Among the 46 villages he has covered as part of ‘Mission Volleyball 100’, three are tea garden villages in Jorhat district, also the pilot project for the virtual classes.

The classes — overseen by volunteers from Jorhat-based NGO Navakiran Manch— are from 6 am to 8 am every day at a common area in the village.

“We have never done something like this before,” says Siva Mahli, a 26-year-old from the village who is in-charge of the Goghramukh centre, “The kids find it intriguing that the instructions come from a mobile phone.” Another volunteer, 18-year-old Bobita Mahli, says that for areas like this, where she grew up, such opportunities for kids are rare.

Abhijeet Bhattacharya’s Virtual Volleyball Academy is teaching kids in Assam’s villages the basics of the sport — one chaotic Zoom meeting at a time Bhattacharya has been teaching rural children the sport for a decade now.
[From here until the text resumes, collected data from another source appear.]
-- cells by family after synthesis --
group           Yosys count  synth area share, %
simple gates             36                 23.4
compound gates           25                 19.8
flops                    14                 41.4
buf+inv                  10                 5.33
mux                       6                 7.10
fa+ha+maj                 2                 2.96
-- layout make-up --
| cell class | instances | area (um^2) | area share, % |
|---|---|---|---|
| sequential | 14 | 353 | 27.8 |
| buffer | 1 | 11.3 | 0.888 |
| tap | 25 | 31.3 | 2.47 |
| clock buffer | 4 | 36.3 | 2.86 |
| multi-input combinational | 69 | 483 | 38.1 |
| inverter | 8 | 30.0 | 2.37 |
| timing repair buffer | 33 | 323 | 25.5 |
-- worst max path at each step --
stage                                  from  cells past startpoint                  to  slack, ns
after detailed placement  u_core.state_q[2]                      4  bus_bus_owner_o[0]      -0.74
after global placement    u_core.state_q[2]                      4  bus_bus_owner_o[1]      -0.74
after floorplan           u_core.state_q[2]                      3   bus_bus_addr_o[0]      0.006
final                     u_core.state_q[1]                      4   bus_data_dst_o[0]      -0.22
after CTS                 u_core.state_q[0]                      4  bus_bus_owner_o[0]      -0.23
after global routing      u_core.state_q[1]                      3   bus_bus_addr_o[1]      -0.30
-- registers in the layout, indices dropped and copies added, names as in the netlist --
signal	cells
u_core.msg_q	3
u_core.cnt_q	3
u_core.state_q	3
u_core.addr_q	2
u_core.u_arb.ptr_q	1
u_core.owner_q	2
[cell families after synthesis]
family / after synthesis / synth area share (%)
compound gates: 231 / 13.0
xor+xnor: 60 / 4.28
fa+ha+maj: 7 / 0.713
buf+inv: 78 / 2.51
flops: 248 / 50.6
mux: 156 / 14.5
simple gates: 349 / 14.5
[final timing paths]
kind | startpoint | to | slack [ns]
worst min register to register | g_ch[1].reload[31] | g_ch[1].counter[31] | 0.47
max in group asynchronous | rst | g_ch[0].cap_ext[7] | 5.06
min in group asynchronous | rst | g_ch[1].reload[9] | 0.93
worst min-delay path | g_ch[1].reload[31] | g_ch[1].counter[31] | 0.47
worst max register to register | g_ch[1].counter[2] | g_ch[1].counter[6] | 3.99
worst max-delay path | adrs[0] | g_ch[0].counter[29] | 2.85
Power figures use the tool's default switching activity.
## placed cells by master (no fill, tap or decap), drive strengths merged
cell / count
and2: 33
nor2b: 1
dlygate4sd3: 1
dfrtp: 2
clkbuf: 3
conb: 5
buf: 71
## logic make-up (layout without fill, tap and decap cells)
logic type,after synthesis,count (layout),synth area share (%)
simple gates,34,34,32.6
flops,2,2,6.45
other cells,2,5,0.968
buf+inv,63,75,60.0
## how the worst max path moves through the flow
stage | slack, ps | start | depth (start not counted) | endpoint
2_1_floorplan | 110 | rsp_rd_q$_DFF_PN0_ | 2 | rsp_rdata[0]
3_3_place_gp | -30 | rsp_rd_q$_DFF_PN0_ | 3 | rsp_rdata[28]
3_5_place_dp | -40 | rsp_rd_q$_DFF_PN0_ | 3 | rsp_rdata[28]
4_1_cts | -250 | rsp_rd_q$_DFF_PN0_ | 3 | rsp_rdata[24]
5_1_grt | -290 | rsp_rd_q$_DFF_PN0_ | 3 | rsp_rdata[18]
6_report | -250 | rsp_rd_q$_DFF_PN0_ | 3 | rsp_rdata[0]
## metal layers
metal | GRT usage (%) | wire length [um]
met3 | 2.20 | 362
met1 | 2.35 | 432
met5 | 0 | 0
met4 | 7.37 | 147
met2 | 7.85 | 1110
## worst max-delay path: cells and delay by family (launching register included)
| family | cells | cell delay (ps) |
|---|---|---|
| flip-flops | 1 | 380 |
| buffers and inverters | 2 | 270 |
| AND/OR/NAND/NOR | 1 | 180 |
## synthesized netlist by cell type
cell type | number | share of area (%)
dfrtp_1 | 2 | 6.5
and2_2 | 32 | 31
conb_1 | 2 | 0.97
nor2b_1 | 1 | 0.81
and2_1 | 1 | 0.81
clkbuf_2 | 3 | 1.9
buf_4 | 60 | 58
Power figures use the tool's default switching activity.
==> config.mk <==
export PLATFORM = sky130hd
export DESIGN_NAME = clock_gate_ctrl
export DESIGN_NICKNAME = d
export VERILOG_FILES = /design/src/rtl/clock_gate_ctrl.sv
export SDC_FILE = /design/constraint.sdc
export NUM_CORES = 1
export LEC_CHECK = 0
export CORE_ASPECT_RATIO = 1.1
export CORE_MARGIN = 10
export CORE_UTILIZATION = 54
export CTS_BUF_LIST = sky130_fd_sc_hd__clkbuf_2 sky130_fd_sc_hd__clkbuf_4 sky130_fd_sc_hd__clkbuf_8
export CTS_CLUSTER_DIAMETER = 60
export DETAILED_ROUTE_END_ITERATION = 12
export GPL_ROUTABILITY_DRIVEN = 0
export HOLD_SLACK_MARGIN = 0.1
export PLACE_DENSITY = 0.79
export SYNTH_ARGS = -nofsm -noshare
export SYNTH_HDL_FRONTEND = slang
export SYNTH_SLANG_ARGS = --single-unit
==> constraint.sdc <==
create_clock -name clk -period 2.4 [get_ports clk]
set_input_delay 0.6 -clock clk [delete_from_list [all_inputs] [get_ports clk]]
set_output_delay 0.6 -clock clk [all_outputs]
set_load 0.005 [all_outputs]
[config.mk]
export PLATFORM = sky130hd
export DESIGN_NAME = bit_array_packer
export DESIGN_NICKNAME = d
export VERILOG_FILES = /design/src/rtl/bit_array_packer_pkg.sv /design/src/rtl/bit_array_packer_ostage.sv /design/src/rtl/bit_array_packer.sv
export SDC_FILE = /design/constraint.sdc
export NUM_CORES = 1
export LEC_CHECK = 0
export ABC_AREA = 1
export BUFFER_PORTS_ARGS = -buffer_cell sky130_fd_sc_hd__buf_2
export CAP_MARGIN = 5
export CORE_MARGIN = 4
export CORE_UTILIZATION = 50
export DETAILED_ROUTE_END_ITERATION = 10
export GPL_TIMING_DRIVEN = 1
export PLACE_DENSITY_LB_ADDON = 0.08
export SLEW_MARGIN = 5
export SYNTH_ARGS = -nofsm -noshare
export SYNTH_HDL_FRONTEND = slang
export SYNTH_SLANG_ARGS = --single-unit
[constraint.sdc]
create_clock -name clk -period 11.85 [get_ports clk]
set_input_delay 1.185 -clock clk [delete_from_list [all_inputs] [get_ports clk]]
set_output_delay 1.185 -clock clk [all_outputs]
set_load 0.01 [all_outputs]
“For the tea garden children, getting two square meals a day is tough,” says Dr Archana Bhattacharjee, a retired teacher and founder of Navakiran Manch, which promotes youth and women empowerment among Tea Tribe communities of Jorhat district. In 2019, she tied up with Bhattacharya’s Mission Volleyball 100, and set up a centre to cater to these villages, which now benefit from the virtual volleyball academy. “Education may be free but the dropout rate is high because of a lack of motivation,” she says. In two centres, they are yet to buy a ball. But Bhattacharya has taught them how to make one, bundling together a piece of cloth, with rope and adhesive.

Despite the excitement around it, Bhattacharya admits that it is “impossible to teach sport online”. “But what I am focusing on now is basic beginner level of volleyball, mandatory exercises which involves brain-eye coordination, hand-leg coordination etc which can be pulled off online,” he says, adding that his customised drills are sent to the in-charges a day in advance so they can prepare. “During the actual lesson, we repeat the same exercises,” he says.

There are plans of expanding virtual lessons to more villages and talk of a mobile app too. “We need to keep it going — pandemic or no pandemic,” he says.